We conducted a survey to elicit the value of 12 threatened Australian animal species which were selected, in consultation with Australian government conservation agency managers, to provide a diversity of life forms and appearance. They included: four bird species (Orange-bellied Parrot, Far Eastern Curlew, Australasian Bittern and Eastern Bristlebird), two fish (Shaw Galaxias and Murray Cod), two invertebrates (Boggomoss Snail and Giant Freshwater Crayfish), two mammals (Brush-tailed Rabbit-rat and Numbat) and two reptiles (Gulbaru Gecko and Great Desert Skink).

For each species, we used two different survey-based techniques — contingent valuation and choice experiments — to elicit people’s willingness to pay for a change in threat status from almost certain extinction to a low extinction risk over 20 years. We had 2600 responses, of which 170 had to be discarded. Details of the methods used are in the paper.

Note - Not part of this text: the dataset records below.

[src/rtl/im_loader_pkg.sv]
// im_loader_pkg: shared FSM encodings, default IM address width and stream byte order for the program loader.
`default_nettype none

package im_loader_pkg;

  localparam int IM_AW_DEFAULT = 7;

  // Words arrive most-significant byte first.
  localparam bit BYTE_MSB_FIRST = 1'b1;

  localparam logic [2:0] ST_IDLE   = 3'd0;
  localparam logic [2:0] ST_LEN_HI = 3'd1;
  localparam logic [2:0] ST_LEN_LO = 3'd2;
  localparam logic [2:0] ST_DATA   = 3'd3;
  localparam logic [2:0] ST_CKSUM  = 3'd4;
  localparam logic [2:0] ST_DONE   = 3'd5;
  localparam logic [2:0] ST_ERR    = 3'd6;

  function automatic logic [16:0] im_capacity(input int aw);
    return 17'd1 << aw;
  endfunction

endpackage

`default_nettype wire

[src/rtl/im_loader_if.sv]
// im_loader_if: byte-stream link, IM write port and CPU reset/status bundle of the program loader.
`default_nettype none

interface im_loader_if #(
  parameter int IM_AW = 7
) ();

  logic             load_start;
  logic             byte_valid;
  logic [7:0]       byte_data;
  logic             byte_ready;
  logic             im_we;
  logic [IM_AW-1:0] im_addr;
  logic [31:0]      im_wdata;
  logic             cpu_rstn;
  logic             busy;
  logic             done;
  logic             err;

  // Stream source / status observer side.
  modport master (
    output load_start, byte_valid, byte_data,
    input  byte_ready, im_we, im_addr, im_wdata, cpu_rstn, busy, done, err
  );

  // Loader side.
  modport slave (
    input  load_start, byte_valid, byte_data,
    output byte_ready, im_we, im_addr, im_wdata, cpu_rstn, busy, done, err
  );

endinterface

`default_nettype wire

[src/rtl/im_word_packer.sv]
// im_word_packer: collects four stream bytes into one 32-bit word and pulses word_valid_o the cycle after the 4th byte.
`default_nettype none

module im_word_packer
  import im_loader_pkg::*;
(
  input  logic        clk,
  input  logic        rstn,
  input  logic        clear_i,
  input  logic        in_valid_i,
  input  logic [7:0]  in_byte_i,
  output logic        word_valid_o,
  output logic [31:0] word_o,
  output logic        last_byte_o
);

  logic [1:0]  cnt_q;
  logic [31:0] word_q;
  logic        valid_q;

  always_ff @(posedge clk or negedge rstn) begin
    if (!rstn) begin
      cnt_q   <= 2'd0;
      word_q  <= 32'd0;
      valid_q <= 1'b0;
    end else begin
      valid_q <= 1'b0;
      if (clear_i) begin
        cnt_q  <= 2'd0;
        word_q <= 32'd0;
      end else if (in_valid_i) begin
        cnt_q   <= cnt_q + 2'd1;
        word_q  <= BYTE_MSB_FIRST ? {word_q[23:0], in_byte_i} : {in_byte_i, word_q[31:8]};
        valid_q <= (cnt_q == 2'd3);
      end
    end
  end

  assign word_valid_o = valid_q;
  assign word_o       = word_q;
  assign last_byte_o  = (cnt_q == 2'd3);

endmodule

`default_nettype wire

[src/rtl/im_loader.sv]
// im_loader: length-prefixed byte-stream loader writing 32-bit words into the IM and holding the CPU in reset meanwhile.
// Define IM_LOADER_CKSUM_EN to require a trailing 8-bit sum-of-data-bytes check before DONE.
`default_nettype none

module im_loader
  import im_loader_pkg::*;
#(
  parameter int IM_AW = IM_AW_DEFAULT
) (
  input  logic       clk,
  input  logic       rstn,
  im_loader_if.slave bus
);

  localparam logic [16:0] CAPACITY = im_capacity(IM_AW);
`ifdef IM_LOADER_CKSUM_EN
  localparam logic [2:0] ST_AFTER_DATA = ST_CKSUM;
`else
  localparam logic [2:0] ST_AFTER_DATA = ST_DONE;
`endif

  logic [2:0]       state_q, state_d;
  logic [7:0]       len_hi_q, len_hi_d;
  logic [15:0]      len_q, len_d;
  logic [15:0]      words_q, words_d;
  logic [IM_AW-1:0] addr_q, addr_d;
  logic             cpu_rstn_q, cpu_rstn_d;
  logic             busy_q, busy_d;
  logic             done_q, done_d;
  logic             err_q, err_d;
`ifdef IM_LOADER_CKSUM_EN
  logic [7:0]       sum_q, sum_d;
`endif

  logic        ready;
  logic        xfer;
  logic        start;
  logic        last_byte;
  logic        word_valid;
  logic [31:0] word;
  logic [15:0] len_w;
  logic [15:0] words_inc;

  assign ready = (state_q == ST_LEN_HI) || (state_q == ST_LEN_LO) ||
                 (state_q == ST_DATA)   || (state_q == ST_CKSUM);
  assign xfer  = bus.byte_valid & ready;
  assign start = bus.load_start &
                 ((state_q == ST_IDLE) || (state_q == ST_DONE) || (state_q == ST_ERR));
  assign len_w     = {len_hi_q, bus.byte_data};
  assign words_inc = words_q + 16'd1;

  im_word_packer u_packer (
    .clk          (clk),
    .rstn         (rstn),
    .clear_i      (start),
    .in_valid_i   (xfer && (state_q == ST_DATA)),
    .in_byte_i    (bus.byte_data),
    .word_valid_o (word_valid),
    .word_o       (word),
    .last_byte_o  (last_byte)
  );

  always_comb begin
    state_d    = state_q;
    len_hi_d   = len_hi_q;
    len_d      = len_q;
    words_d    = words_q;
    addr_d     = addr_q;
    cpu_rstn_d = cpu_rstn_q;
    busy_d     = busy_q;
    done_d     = done_q;
    err_d      = err_q;
`ifdef IM_LOADER_CKSUM_EN
    sum_d      = sum_q;
`endif

    case (state_q)
      ST_IDLE, ST_DONE: cpu_rstn_d = 1'b1;
      ST_LEN_HI: begin
        if (xfer) begin
          len_hi_d = bus.byte_data;
          state_d  = ST_LEN_LO;
        end
      end
      ST_LEN_LO: begin
        if (xfer) begin
          len_d   = len_w;
          words_d = 16'd0;
          if (len_w == 16'd0)                  state_d = ST_AFTER_DATA;
          else if ({1'b0, len_w} > CAPACITY)   state_d = ST_ERR;
          else                                 state_d = ST_DATA;
        end
      end
      ST_DATA: begin
        if (xfer) begin
`ifdef IM_LOADER_CKSUM_EN
          sum_d = sum_q + bus.byte_data;
`endif
          if (last_byte) begin
            words_d = words_inc;
            if (words_inc == len_q) state_d = ST_AFTER_DATA;
          end
        end
      end
`ifdef IM_LOADER_CKSUM_EN
      ST_CKSUM: begin
        if (xfer) state_d = (bus.byte_data == sum_q) ? ST_DONE : ST_ERR;
      end
`endif
      default: ;
    endcase

    if ((state_d != state_q) && ((state_d == ST_DONE) || (state_d == ST_ERR))) begin
      busy_d = 1'b0;
      done_d = (state_d == ST_DONE);
      err_d  = (state_d == ST_ERR);
    end

    // Saturate rather than wrap; only the final write of a full-capacity load reaches the top.
    if (word_valid && (addr_q != {IM_AW{1'b1}})) addr_d = addr_q + 1'b1;

    if (start) begin
      state_d    = ST_LEN_HI;
      cpu_rstn_d = 1'b0;
      busy_d     = 1'b1;
      done_d     = 1'b0;
      err_d      = 1'b0;
      addr_d     = '0;
`ifdef IM_LOADER_CKSUM_EN
      sum_d      = 8'd0;
`endif
    end
  end

  always_ff @(posedge clk or negedge rstn) begin
    if (!rstn) begin
      state_q    <= ST_IDLE;
      len_hi_q   <= 8'd0;
      len_q      <= 16'd0;
      words_q    <= 16'd0;
      addr_q     <= '0;
      cpu_rstn_q <= 1'b0;
      busy_q     <= 1'b0;
      done_q     <= 1'b0;
      err_q      <= 1'b0;
`ifdef IM_LOADER_CKSUM_EN
      sum_q      <= 8'd0;
`endif
    end else begin
      state_q    <= state_d;
      len_hi_q   <= len_hi_d;
      len_q      <= len_d;
      words_q    <= words_d;
      addr_q     <= addr_d;
      cpu_rstn_q <= cpu_rstn_d;
      busy_q     <= busy_d;
      done_q     <= done_d;
      err_q      <= err_d;
`ifdef IM_LOADER_CKSUM_EN
      sum_q      <= sum_d;
`endif
    end
  end

  assign bus.byte_ready = ready;
  assign bus.im_we      = word_valid;
  assign bus.im_addr    = addr_q;
  assign bus.im_wdata   = word;
  assign bus.cpu_rstn   = cpu_rstn_q;
  assign bus.busy       = busy_q;
  assign bus.done       = done_q;
  assign bus.err        = err_q;

endmodule

`default_nettype wire

[src/flat_wrapper.sv]
// flat-port wrapper written by rule: the top's interface ports become plain ports
module im_loader_flat import im_loader_pkg::*;
#(
  parameter int IM_AW = IM_AW_DEFAULT
)
  (clk, rstn, bus_load_start, bus_byte_valid, bus_byte_data, bus_byte_ready, bus_im_we, bus_im_addr, bus_im_wdata, bus_cpu_rstn, bus_busy, bus_done, bus_err);
  im_loader_if #(.IM_AW(IM_AW)) bus_i ();
  input  logic clk;
  input  logic rstn;
  input wire logic [$bits(bus_i.load_start)-1:0] bus_load_start;
  input wire logic [$bits(bus_i.byte_valid)-1:0] bus_byte_valid;
  input wire logic [$bits(bus_i.byte_data)-1:0] bus_byte_data;
  output wire logic [$bits(bus_i.byte_ready)-1:0] bus_byte_ready;
  output wire logic [$bits(bus_i.im_we)-1:0] bus_im_we;
  output wire logic [$bits(bus_i.im_addr)-1:0] bus_im_addr;
  output wire logic [$bits(bus_i.im_wdata)-1:0] bus_im_wdata;
  output wire logic [$bits(bus_i.cpu_rstn)-1:0] bus_cpu_rstn;
  output wire logic [$bits(bus_i.busy)-1:0] bus_busy;
  output wire logic [$bits(bus_i.done)-1:0] bus_done;
  output wire logic [$bits(bus_i.err)-1:0] bus_err;
  assign bus_i.load_start = bus_load_start;
  assign bus_i.byte_valid = bus_byte_valid;
  assign bus_i.byte_data = bus_byte_data;
  assign bus_byte_ready = bus_i.byte_ready;
  assign bus_im_we = bus_i.im_we;
  assign bus_im_addr = bus_i.im_addr;
  assign bus_im_wdata = bus_i.im_wdata;
  assign bus_cpu_rstn = bus_i.cpu_rstn;
  assign bus_busy = bus_i.busy;
  assign bus_done = bus_i.done;
  assign bus_err = bus_i.err;
  im_loader #(.IM_AW(IM_AW)) u_core (.clk(clk), .rstn(rstn), .bus(bus_i));
endmodule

Source: Helenabella, Creative Commons

In the contingent-valuation study, the median willingness to pay across all 12 species was $60 annually (95% confidence interval: $23 to $105). This value is broadly consistent with the results of a meta-analysis we did previously, looking at international and Australian studies (Subroy et al. 2019).

Depending on the statistical technique used, the annual willingness to pay for protection of different species ranged from $7 for the Boggomoss Snail to $129 for the Numbat. (See Table 2 from the paper, reproduced below.) These sorts of values can vary across species for all sorts of reasons, including whether the species is seen as charismatic or iconic (the numbat is the state animal emblem of Western Australia), its attractiveness, its familiarity, and the type of animal it is.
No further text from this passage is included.